Zudem werden multilaterale Institutionen oft zur »verdeckten Entwicklungshilfe« genutzt, wenn die Unterstützung durch Entwicklungshilfe innenpolitisch nicht vertreten werden kann. Ein Beispiel: Ende der 1970er Jahre begann Bangladesch in der Generalversammlung häufiger gegen die Positionen der USA zu stimmen, sodass eine Ausweitung der Entwicklungshilfe dem Kongress aufgefallen wäre. Da Bangladesch aber auch im Sicherheitsrat vertreten war und die USA auf Unterstützung bei wichtigen Resolutionen angewiesen waren – wie beispielsweise der Resolution 457, die im Dezember 1979 den Iran dazu aufrief, die amerikanischen Geiseln freizulassen – wurde der Rückgang der bilateralen Entwicklungshilfe durch eine Zunahme der multilateralen Kredite kompensiert. Die Darlehensverpflichtungen des IWF, die 1978 bei null lagen, stiegen bis 1980 auf bis zu 400 Millionen US-Dollar an. Die Gelder von der Weltbank wuchsen ebenfalls um deutlich mehr als das Doppelte: von 156 Millionen US-Dollar im Jahr 1978 auf 417 Millionen US-Dollar im Jahr 1980.

Wenn Donald Trump nun mit Elon Musk die Entwicklungshilfe einstampft, bedeutet das nicht die Abkehr von einer ehemals selbstlosen Praxis. Entwicklungshilfe war und ist immer ein Instrument zur Durchsetzung politischer Interessen und zur Bildung strategischer Allianzen gewesen. Die Schließung von USAID mag zwar – anders als in der Vergangenheit – auch eine stärkere Signalwirkung nach innen haben und die MAGA-Fanatiker befriedigen (und die innenpolitische Wirkungen mag derzeit außenpolitische Erwägungen übertrumpfen).

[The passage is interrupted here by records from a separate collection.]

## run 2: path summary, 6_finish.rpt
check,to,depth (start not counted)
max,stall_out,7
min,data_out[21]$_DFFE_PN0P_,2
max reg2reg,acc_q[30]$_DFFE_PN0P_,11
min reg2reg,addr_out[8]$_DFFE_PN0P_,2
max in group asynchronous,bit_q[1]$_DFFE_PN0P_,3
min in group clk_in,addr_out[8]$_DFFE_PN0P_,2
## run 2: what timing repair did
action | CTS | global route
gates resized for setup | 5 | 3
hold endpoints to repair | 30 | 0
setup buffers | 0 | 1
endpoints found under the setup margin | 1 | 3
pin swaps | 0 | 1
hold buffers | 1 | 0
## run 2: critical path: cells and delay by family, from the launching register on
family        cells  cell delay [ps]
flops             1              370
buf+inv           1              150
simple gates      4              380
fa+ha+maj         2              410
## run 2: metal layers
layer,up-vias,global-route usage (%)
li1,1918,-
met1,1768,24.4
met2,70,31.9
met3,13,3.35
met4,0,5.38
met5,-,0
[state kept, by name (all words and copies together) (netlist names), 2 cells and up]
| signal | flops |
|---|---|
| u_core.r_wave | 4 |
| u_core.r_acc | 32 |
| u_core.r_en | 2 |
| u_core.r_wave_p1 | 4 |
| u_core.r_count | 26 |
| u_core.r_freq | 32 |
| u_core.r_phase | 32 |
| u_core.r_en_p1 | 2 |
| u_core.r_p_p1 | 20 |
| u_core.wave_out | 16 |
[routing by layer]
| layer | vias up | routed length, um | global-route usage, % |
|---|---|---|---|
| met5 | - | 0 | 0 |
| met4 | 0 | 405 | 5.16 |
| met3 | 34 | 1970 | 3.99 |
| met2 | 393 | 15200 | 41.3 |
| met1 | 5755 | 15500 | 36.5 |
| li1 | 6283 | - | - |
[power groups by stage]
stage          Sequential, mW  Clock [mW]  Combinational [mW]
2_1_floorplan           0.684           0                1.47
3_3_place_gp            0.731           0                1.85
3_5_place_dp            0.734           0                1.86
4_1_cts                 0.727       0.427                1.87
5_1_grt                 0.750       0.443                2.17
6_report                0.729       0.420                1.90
**config.mk**
```make
export PLATFORM = sky130hd
export DESIGN_NAME = serial_subtractor
export DESIGN_NICKNAME = d
export VERILOG_FILES = /design/src/rtl/serial_subtractor_pkg.sv /design/src/rtl/serial_subtractor_full_sub.sv /design/src/rtl/serial_subtractor.sv
export SDC_FILE = /design/constraint.sdc
export NUM_CORES = 1
export LEC_CHECK = 0
export BUFFER_PORTS_ARGS = -buffer_cell sky130_fd_sc_hd__buf_2
export CORE_MARGIN = 2
export CORE_UTILIZATION = 40
export DETAILED_ROUTE_END_ITERATION = 7
export PLACE_DENSITY_LB_ADDON = 0.25
export RECOVER_POWER = 50
export SLEW_MARGIN = 20
export SYNTH_ARGS = -nofsm -noshare
export SYNTH_HDL_FRONTEND = slang
export SYNTH_SLANG_ARGS = --single-unit
```
**constraint.sdc**
```tcl
create_clock -name clk -period 3.5 [get_ports clk]
set_input_delay 0.35 -clock clk [delete_from_list [all_inputs] [get_ports clk]]
set_output_delay 0.35 -clock clk [all_outputs]
set_load 0.01 [all_outputs]
```
**src/rtl/serial_subtractor_pkg.sv**
```systemverilog
// -----------------------------------------------------------------------------
// serial_subtractor_pkg
//   Shared definitions for the bit-serial subtractor.
//   - state_t   : FSM state encoding (IDLE / SHIFT / DONE)
//   - N_DEFAULT : default operand width
// -----------------------------------------------------------------------------
package serial_subtractor_pkg;

    localparam int N_DEFAULT = 4;

    typedef enum logic [1:0] {
        S_IDLE  = 2'd0,
        S_SHIFT = 2'd1,
        S_DONE  = 2'd2
    } state_t;

endpackage

```
**src/rtl/serial_subtractor_full_sub.sv**
```systemverilog
// -----------------------------------------------------------------------------
// full_sub
//   Combinational 1-bit full subtractor: computes a - b - bin.
//   Ports:
//     a    in  1  minuend bit
//     b    in  1  subtrahend bit
//     bin  in  1  borrow in
//     d    out 1  difference bit
//     bout out 1  borrow out
// -----------------------------------------------------------------------------
module full_sub (
    input  logic a,
    input  logic b,
    input  logic bin,
    output logic d,
    output logic bout
);

    assign d    = a ^ b ^ bin;
    // Borrow when a=0,b=1, or when a==b and a borrow is already pending.
    assign bout = (~a & b) | (~(a ^ b) & bin);

endmodule

```
**src/rtl/serial_subtractor.sv**
```systemverilog
// -----------------------------------------------------------------------------
// serial_subtractor
//   Bit-serial N-bit subtractor: diff = a - b - bin (mod 2^N), LSB first,
//   one bit per clock through a single full_sub cell and a borrow flip-flop.
//   Ports:
//     clk    in  1  clock, rising edge
//     rst_n  in  1  synchronous reset, active-low
//     start  in  1  load operands and begin (honoured only in IDLE or DONE)
//     a      in  N  minuend
//     b      in  N  subtrahend
//     bin    in  1  borrow in
//     busy   out 1  high while bits are being processed
//     done   out 1  one-cycle pulse, diff/bout valid
//     diff   out N  registered difference, held until next completion
//     bout   out 1  registered final borrow (1 => a < b + bin, unsigned)
// -----------------------------------------------------------------------------
module serial_subtractor
    import serial_subtractor_pkg::*;
#(
    parameter int N = N_DEFAULT
) (
    input  logic         clk,
    input  logic         rst_n,
    input  logic         start,
    input  logic [N-1:0] a,
    input  logic [N-1:0] b,
    input  logic         bin,
    output logic         busy,
    output logic         done,
    output logic [N-1:0] diff,
    output logic         bout
);

    localparam int                CNT_W    = $clog2(N);
    localparam logic [CNT_W-1:0]  CNT_LAST = CNT_W'(N - 1);

    state_t             state_reg;
    logic [N-1:0]       a_sr_reg;
    logic [N-1:0]       b_sr_reg;
    // Result shift register keeps only the upper N-1 bits: the bit that would
    // fall out of the bottom is never needed, because the final word is taken
    // straight from res_sr_next on the last bit.
    logic [N-2:0]       res_sr_reg;
    logic               br_reg;
    logic [CNT_W-1:0]   cnt_reg;
    logic               busy_reg;
    logic               done_reg;
    logic [N-1:0]       diff_reg;
    logic               bout_reg;

    logic               cell_d;
    logic               cell_bout;
    logic [N-1:0]       res_sr_next;
    logic [N-1:0]       a_shift_next;
    logic [N-1:0]       b_shift_next;

    full_sub u_full_sub (
        .a    (a_sr_reg[0]),
        .b    (b_sr_reg[0]),
        .bin  (br_reg),
        .d    (cell_d),
        .bout (cell_bout)
    );

    // New difference bit enters at the MSB side; after N bits the LSB of the
    // result has walked down to bit 0.
    assign res_sr_next = {cell_d, res_sr_reg};

    // Logical right shift of the operand registers.
    genvar gi;
    generate
        for (gi = 0; gi < N - 1; gi++) begin : g_shift
            assign a_shift_next[gi] = a_sr_reg[gi+1];
            assign b_shift_next[gi] = b_sr_reg[gi+1];
        end
    endgenerate
    assign a_shift_next[N-1] = 1'b0;
    assign b_shift_next[N-1] = 1'b0;

    always_ff @(posedge clk) begin
        if (!rst_n) begin
            state_reg  <= S_IDLE;
            a_sr_reg   <= '0;
            b_sr_reg   <= '0;
            res_sr_reg <= '0;
            br_reg     <= 1'b0;
            cnt_reg    <= '0;
            busy_reg   <= 1'b0;
            done_reg   <= 1'b0;
            diff_reg   <= '0;
            bout_reg   <= 1'b0;
        end else begin
            case (state_reg)
                S_IDLE: begin
                    done_reg <= 1'b0;
                    if (start) begin
                        a_sr_reg   <= a;
                        b_sr_reg   <= b;
                        br_reg     <= bin;
                        res_sr_reg <= '0;
                        cnt_reg    <= '0;
                        busy_reg   <= 1'b1;
                        state_reg  <= S_SHIFT;
                    end
                end

                S_SHIFT: begin
                    a_sr_reg   <= a_shift_next;
                    b_sr_reg   <= b_shift_next;
                    br_reg     <= cell_bout;
                    res_sr_reg <= res_sr_next[N-1:1];
                    cnt_reg    <= cnt_reg + 1'b1;
                    // start is deliberately not looked at here.
                    if (cnt_reg == CNT_LAST) begin
                        diff_reg  <= res_sr_next;
                        bout_reg  <= cell_bout;
                        done_reg  <= 1'b1;
                        busy_reg  <= 1'b0;
                        state_reg <= S_DONE;
                    end
                end

                S_DONE: begin
                    done_reg <= 1'b0;
                    if (start) begin
                        // Back-to-back: skip IDLE and load the next operands.
                        a_sr_reg   <= a;
                        b_sr_reg   <= b;
                        br_reg     <= bin;
                        res_sr_reg <= '0;
                        cnt_reg    <= '0;
                        busy_reg   <= 1'b1;
                        state_reg  <= S_SHIFT;
                    end else begin
                        state_reg <= S_IDLE;
                    end
                end

                default: begin
                    busy_reg  <= 1'b0;
                    done_reg  <= 1'b0;
                    state_reg <= S_IDLE;
                end
            endcase
        end
    end

    assign busy = busy_reg;
    assign done = done_reg;
    assign diff = diff_reg;
    assign bout = bout_reg;

endmodule

```
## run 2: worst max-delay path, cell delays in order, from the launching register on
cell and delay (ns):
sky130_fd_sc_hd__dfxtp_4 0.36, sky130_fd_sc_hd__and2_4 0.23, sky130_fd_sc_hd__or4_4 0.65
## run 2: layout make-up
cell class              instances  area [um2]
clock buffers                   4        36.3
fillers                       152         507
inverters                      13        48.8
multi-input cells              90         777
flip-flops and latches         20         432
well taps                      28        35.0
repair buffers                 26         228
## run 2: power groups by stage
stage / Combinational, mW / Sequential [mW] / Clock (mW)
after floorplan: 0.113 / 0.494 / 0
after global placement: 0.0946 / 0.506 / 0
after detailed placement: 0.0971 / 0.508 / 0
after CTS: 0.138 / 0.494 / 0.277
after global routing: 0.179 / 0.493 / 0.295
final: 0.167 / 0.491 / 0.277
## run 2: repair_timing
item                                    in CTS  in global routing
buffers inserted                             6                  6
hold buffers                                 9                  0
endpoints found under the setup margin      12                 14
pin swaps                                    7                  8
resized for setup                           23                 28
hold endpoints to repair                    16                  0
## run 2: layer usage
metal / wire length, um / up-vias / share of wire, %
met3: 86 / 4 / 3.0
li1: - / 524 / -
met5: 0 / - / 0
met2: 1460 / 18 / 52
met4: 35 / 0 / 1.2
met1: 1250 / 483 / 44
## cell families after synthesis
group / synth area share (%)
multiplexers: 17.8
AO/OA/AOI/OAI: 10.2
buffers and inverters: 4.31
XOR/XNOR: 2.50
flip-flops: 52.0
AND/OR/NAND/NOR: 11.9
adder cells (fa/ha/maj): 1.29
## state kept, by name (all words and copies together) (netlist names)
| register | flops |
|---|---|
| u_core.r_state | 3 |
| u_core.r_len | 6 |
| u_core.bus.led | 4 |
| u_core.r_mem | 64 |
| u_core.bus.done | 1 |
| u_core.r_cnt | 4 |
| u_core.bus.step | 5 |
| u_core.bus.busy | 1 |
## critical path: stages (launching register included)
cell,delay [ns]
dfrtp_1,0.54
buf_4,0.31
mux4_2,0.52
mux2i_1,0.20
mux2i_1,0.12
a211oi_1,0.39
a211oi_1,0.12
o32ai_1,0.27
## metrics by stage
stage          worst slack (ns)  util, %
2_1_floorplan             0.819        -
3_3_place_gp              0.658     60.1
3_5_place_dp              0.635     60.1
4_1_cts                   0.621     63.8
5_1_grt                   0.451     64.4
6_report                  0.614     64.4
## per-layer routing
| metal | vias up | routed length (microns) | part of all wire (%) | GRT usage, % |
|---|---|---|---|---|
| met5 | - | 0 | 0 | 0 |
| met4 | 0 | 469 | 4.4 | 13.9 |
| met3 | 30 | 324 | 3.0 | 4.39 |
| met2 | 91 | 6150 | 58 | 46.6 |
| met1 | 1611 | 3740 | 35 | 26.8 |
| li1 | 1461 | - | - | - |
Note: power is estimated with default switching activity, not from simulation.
`config.mk`:
```
export PLATFORM = sky130hd
export DESIGN_NAME = tv656_decim_decoder
export DESIGN_NICKNAME = d
export VERILOG_FILES = /design/src/rtl/tv656_decim_decoder.sv
export SDC_FILE = /design/constraint.sdc
export NUM_CORES = 1
export LEC_CHECK = 0
export CORE_ASPECT_RATIO = 1.5
export CORE_MARGIN = 2
export CORE_UTILIZATION = 35
export CTS_BUF_LIST = sky130_fd_sc_hd__clkbuf_16
export CTS_CLUSTER_SIZE = 25
export DETAILED_ROUTE_END_ITERATION = 6
export DONT_BUFFER_PORTS = 1
export PLACE_DENSITY_LB_ADDON = 0.05
export SKIP_LAST_GASP = 1
export SLEW_MARGIN = 20
export SYNTH_ARGS = -nofsm -noshare
export SYNTH_HDL_FRONTEND = slang
export SYNTH_SLANG_ARGS = --single-unit
```
`constraint.sdc`:
```
create_clock -name iCLK -period 4.3 [get_ports iCLK]
set_clock_uncertainty 0.15 [all_clocks]
set_input_delay 0.645 -clock iCLK [delete_from_list [all_inputs] [get_ports iCLK]]
set_output_delay 0.645 -clock iCLK [all_outputs]
set_load 0.02 [all_outputs]
```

Doch man kann sich sicher sein, dass die USA auch in Zukunft dort, wo sie Interessen haben, ihre ganze Finanzkraft (und zur Not das Militär) in die Waagschale werfen werden, um diese Interessen zu verfolgen. Das dürfte nach der Regierungszeit von Trump auch weiterhin die gängige Praxis bleiben, wenngleich mit mehr Struktur und Ordnung.

[Patrick Kaczmarczyk ist als Entwicklungsökonom an der Universität Mannheim am Kompetenzzentrum für Transformation tätig und berät die Organisation für Welthandel und Entwicklung (UNCTAD).]